- Let
$$\begin{eqnarray*}
u &=&\sqrt{1+\sqrt{1+\sqrt{x}}} \Leftrightarrow &x=\left( \left( u^{2}-1\right) ^{2}-1\right)
^{2}=u^{8}-4u^{6}+4u^{4}.
\end{eqnarray*}$$
Since $$\begin{equation*}
dx=\left( 8u^{7}-24u^{5}+16u^{3}\right) du
\end{equation*}$$ we have
$$I :=\int_{0}^{1}\sqrt{1+\sqrt{1+\sqrt{1+\sqrt{x}}}}dx\\=\int_{\sqrt{2}}^{\sqrt{1+\sqrt{2}}}\sqrt{1+u}\left(8u^{7}-24u^{5}+16u^{3}\right) du.\quad\textit{(computation below)}^†
$$ Each term can be integrated using the substitution $t=\sqrt{1+u}$ $$\begin{equation*}
\int_{a}^{b}\sqrt{1+u}u^{n}du=2\int_{\sqrt{1+a}}^{\sqrt{1+b}}t^{2}\left(
t^{2}-1\right) ^{n}\,dt,\quad a=\sqrt{2},b=\sqrt{1+\sqrt{2}}.
\end{equation*}$$
- Generalization to $k=5$ radicals $$\begin{equation*}
J:=\int_{0}^{1}\sqrt{1+\sqrt{1+\sqrt{1+\sqrt{1+\sqrt{x}}}}}dx.

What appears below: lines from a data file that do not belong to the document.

$ cat config.mk
export PLATFORM = sky130hd
export DESIGN_NAME = lane_decoder_flat
export DESIGN_NICKNAME = d
export VERILOG_FILES = /design/src/rv_pkg.sv /design/src/lane_decode_if.sv /design/src/lane_decoder.sv /design/src/flat_wrapper.sv
export SDC_FILE = /design/constraint.sdc
export NUM_CORES = 1
export LEC_CHECK = 0
export BUFFER_PORTS_ARGS = -buffer_cell sky130_fd_sc_hd__buf_2
export CAP_MARGIN = 40
export CORE_MARGIN = 2
export CORE_UTILIZATION = 34
export DETAILED_ROUTE_END_ITERATION = 10
export PLACE_DENSITY = 0.85
export REMOVE_ABC_BUFFERS = 1
export SYNTH_ARGS = -nofsm -noshare
export SYNTH_HDL_FRONTEND = slang
export SYNTH_SLANG_ARGS = --single-unit
$ cat constraint.sdc
create_clock -name vclk -period 2.8
set_input_delay 0.56 -clock vclk [all_inputs]
set_output_delay 0.56 -clock vclk [all_outputs]
set_load 0.03 [all_outputs]
$ cat src/rv_pkg.sv
/*
 * Shared widths and encodings of the dual-issue integer core.
 * Only the RV32I register-register and register-immediate ALU ops are encoded.
 */
`default_nettype none

package rv_pkg;

	localparam int XLEN       = 32;
	localparam int REG_ADDR_W = 5;
	localparam int INSTR_W    = 32;
	localparam int FETCH_W    = 2 * INSTR_W;
	localparam int ALU_OP_W   = 4;

	// ALU operation codes
	localparam logic [ALU_OP_W-1:0] ALU_ADD = 4'd0;
	localparam logic [ALU_OP_W-1:0] ALU_SUB = 4'd1;
	localparam logic [ALU_OP_W-1:0] ALU_AND = 4'd2;
	localparam logic [ALU_OP_W-1:0] ALU_OR  = 4'd3;
	localparam logic [ALU_OP_W-1:0] ALU_XOR = 4'd4;
	localparam logic [ALU_OP_W-1:0] ALU_SLL = 4'd5;
	localparam logic [ALU_OP_W-1:0] ALU_SRL = 4'd6;
	localparam logic [ALU_OP_W-1:0] ALU_SLT = 4'd7;

	// Major opcodes
	localparam logic [6:0] OPC_OP     = 7'b0110011;
	localparam logic [6:0] OPC_OP_IMM = 7'b0010011;

	// funct3, shared by R-type and I-type forms
	localparam logic [2:0] F3_ADD = 3'b000;
	localparam logic [2:0] F3_SLL = 3'b001;
	localparam logic [2:0] F3_SLT = 3'b010;
	localparam logic [2:0] F3_XOR = 3'b100;
	localparam logic [2:0] F3_SRL = 3'b101;
	localparam logic [2:0] F3_OR  = 3'b110;
	localparam logic [2:0] F3_AND = 3'b111;

	localparam logic [6:0] F7_BASE = 7'b0000000;
	localparam logic [6:0] F7_SUB  = 7'b0100000;

	// ADDI x0, x0, 0
	localparam logic [INSTR_W-1:0] NOP_INSTR = 32'h0000_0013;

	typedef union packed {
		struct packed {
			logic [6:0]            funct7;
			logic [REG_ADDR_W-1:0] rs2;
			logic [REG_ADDR_W-1:0] rs1;
			logic [2:0]            funct3;
			logic [REG_ADDR_W-1:0] rd;
			logic [6:0]            opcode;
		} r;
		struct packed {
			logic [11:0]           imm12;
			logic [REG_ADDR_W-1:0] rs1;
			logic [2:0]            funct3;
			logic [REG_ADDR_W-1:0] rd;
			logic [6:0]            opcode;
		} i;
	} rv_instr_u;

endpackage

`default_nettype wire

$ cat src/lane_decode_if.sv
/*
 * One decoded lane. Valid comes from issue control, the rest from the decoder.
 */
`default_nettype none

interface lane_decode_if
	import rv_pkg::*;
();
	logic                  valid;
	logic [ALU_OP_W-1:0]   alu_op;
	logic [REG_ADDR_W-1:0] rd;
	logic                  rd_en;
	logic [REG_ADDR_W-1:0] rs1;
	logic [REG_ADDR_W-1:0] rs2;
	logic                  use_imm;
	logic [XLEN-1:0]       imm;

	modport dec (output alu_op, rd, rd_en, rs1, rs2, use_imm, imm);
	// Issue control sees the register fields to detect an in-pair dependency
	modport issue (output valid, input rd, rd_en, rs1, rs2, use_imm);
	modport byp (input rs1, rs2, use_imm);
	modport ex (input valid, alu_op, rd, rd_en, use_imm, imm);

endinterface

`default_nettype wire

$ cat src/lane_decoder.sv
/*
 * Decodes one word. Anything outside the kept ALU ops comes out as
 * ADDI x0,x0,0 with rd_en low, so it never splits a pair.
 */
`default_nettype none

module lane_decoder
	import rv_pkg::*;
(
	input  wire logic [INSTR_W-1:0] i_instr,
	lane_decode_if.dec              dec
);

	rv_instr_u           instr;
	logic                supported;
	logic                is_imm;
	logic [ALU_OP_W-1:0] op;

	assign instr = i_instr;

	always_comb begin
		supported = 1'b0;
		is_imm    = 1'b0;
		op        = ALU_ADD;
		case (instr.r.opcode)
			OPC_OP: begin
				supported = 1'b1;
				case (instr.r.funct3)
					F3_ADD: op = (instr.r.funct7 == F7_SUB) ? ALU_SUB : ALU_ADD;
					F3_SLL: op = ALU_SLL;
					F3_SLT: op = ALU_SLT;
					F3_XOR: op = ALU_XOR;
					F3_SRL: op = ALU_SRL;
					F3_OR:  op = ALU_OR;
					F3_AND: op = ALU_AND;
					// SLTU is not kept
					default: supported = 1'b0;
				endcase
				// SUB is the only other funct7 kept, and only with funct3 ADD
				if (instr.r.funct7 != F7_BASE &&
					!(instr.r.funct7 == F7_SUB && instr.r.funct3 == F3_ADD))
					supported = 1'b0;
			end
			OPC_OP_IMM: begin
				is_imm = 1'b1;
				supported = 1'b1;
				case (instr.i.funct3)
					F3_ADD: op = ALU_ADD;
					F3_SLT: op = ALU_SLT;
					F3_XOR: op = ALU_XOR;
					F3_OR:  op = ALU_OR;
					F3_AND: op = ALU_AND;
					// Shift-immediate forms are not kept
					default: supported = 1'b0;
				endcase
			end
			default: supported = 1'b0;
		endcase
	end

	assign dec.alu_op  = supported ? op : ALU_ADD;
	assign dec.rd      = supported ? instr.r.rd : '0;
	assign dec.rd_en   = supported && (instr.r.rd != '0);
	assign dec.rs1     = supported ? instr.r.rs1 : '0;
	assign dec.rs2     = supported ? instr.r.rs2 : '0;
	assign dec.use_imm = supported ? is_imm : 1'b1;
	assign dec.imm     = (supported && is_imm) ?
		{{(XLEN-12){instr.i.imm12[11]}}, instr.i.imm12} : '0;

endmodule

`default_nettype wire

$ cat src/flat_wrapper.sv
// flat-port wrapper written by rule: the top's interface ports become plain ports
module lane_decoder_flat import rv_pkg::*;
  (i_instr, dec_alu_op, dec_rd, dec_rd_en, dec_rs1, dec_rs2, dec_use_imm, dec_imm);
  lane_decode_if dec_i ();
  input  wire logic [INSTR_W-1:0] i_instr;
  output wire logic [$bits(dec_i.alu_op)-1:0] dec_alu_op;
  output wire logic [$bits(dec_i.rd)-1:0] dec_rd;
  output wire logic [$bits(dec_i.rd_en)-1:0] dec_rd_en;
  output wire logic [$bits(dec_i.rs1)-1:0] dec_rs1;
  output wire logic [$bits(dec_i.rs2)-1:0] dec_rs2;
  output wire logic [$bits(dec_i.use_imm)-1:0] dec_use_imm;
  output wire logic [$bits(dec_i.imm)-1:0] dec_imm;
  assign dec_alu_op = dec_i.alu_op;
  assign dec_rd = dec_i.rd;
  assign dec_rd_en = dec_i.rd_en;
  assign dec_rs1 = dec_i.rs1;
  assign dec_rs2 = dec_i.rs2;
  assign dec_use_imm = dec_i.use_imm;
  assign dec_imm = dec_i.imm;
  lane_decoder u_core (.i_instr(i_instr), .dec(dec_i));
endmodule
==> results of run 1 <==
kinds of logic (layout without fill, tap and decap cells):
kind of cell | Yosys count | in the layout | share of synthesized area
AO/OA/AOI/OAI | 8 | 8 | 0.0875
XOR/XNOR | 1 | 1 | 0.0133
buffers and inverters | 30 | 91 | 0.302
other | 1 | 1 | 0.00570
AND/OR/NAND/NOR | 48 | 48 | 0.591
per-stage QoR:
stage	setup slack, ns	hold WS (ns)	area, um^2	power (mW)	std cells
finish	0.0512	1.51	1050	0.0779	174
global route	-0.00581	1.53	1050	0.0850	174
CTS	0.00102	1.49	1020	0.0769	174
detailed placement	-0.0376	1.50	948	0.0684	172
global placement	0.0229	1.50	937	0.0637	171
floorplan	-3.48	1.31	463	0.0302	59
how the worst max path moves through the flow:
| stage | start | end | slack (ns) | cells past startpoint |
|---|---|---|---|---|
| after floorplan | i_instr[6] | dec_imm[11] | -3.48 | 3 |
| after detailed placement | i_instr[25] | dec_rs1[1] | -0.04 | 7 |
| final | i_instr[25] | dec_rs1[2] | 0.05 | 7 |
| after CTS | i_instr[25] | dec_rs1[4] | 0.001 | 7 |
| after global routing | i_instr[25] | dec_rs1[4] | -0.006 | 7 |
| after global placement | i_instr[25] | dec_rs1[1] | 0.02 | 6 |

\end{equation*}$$ Similarly to above the substitution is now
$$\begin{eqnarray*} v &=&\sqrt{1+\sqrt{1+\sqrt{1+\sqrt{x}}}}\Leftrightarrow x=\left( \left( \left( v^{2}-1\right) ^{2}-1\right) ^{2}-1\right) ^{2} \\ x &=& v^{16}-8v^{14}+24v^{12}-32v^{10}+14v^{8}+8v^{6}-8v^{4}-1,
\end{eqnarray*}$$ and
$$\begin{equation*} dx=\left(
16v^{15}-112v^{13}+288v^{11}-320v^{9}+112v^{7}+48v^{5}-32v^{3}\right) dv.
\end{equation*}$$
Hence
$$\begin{eqnarray*}
J &=&\int_{\alpha }^{\beta }\sqrt{1+v}\left(
16v^{15}-112v^{13}+288v^{11}-320v^{9}+112v^{7}+48v^{5}-32v^{3}\right) dv \\
\alpha &=&\sqrt{1+\sqrt{2}},\beta =\sqrt{1+\sqrt{1+\sqrt{2}}}.
\end{eqnarray*}$$
--
†In SWP I obtained
$$\begin{eqnarray*}
I &=&-\frac{26\,704}{765\,765}\sqrt{1+\sqrt{\sqrt{2}+1}}\sqrt{\sqrt{2}+1}
\sqrt{2} \\&&+\frac{83\,584}{765\,765}\sqrt{1+\sqrt{\sqrt{2}+1}}\sqrt{\sqrt{2}+1} \\
&&+\frac{344\,096}{765\,765}\sqrt{1+\sqrt{\sqrt{2}+1}} \\
&&+\frac{67\,328}{109\,395}\sqrt{\sqrt{2}+1} \\
&&-\frac{256}{3003}\sqrt{\sqrt{2}+1}\sqrt{2} \\
&&-\frac{17\,168}{765\,765}\sqrt{1+\sqrt{\sqrt{2}+1}}\sqrt{2} \\
&\approx &1.584\,9.
\end{eqnarray*}$$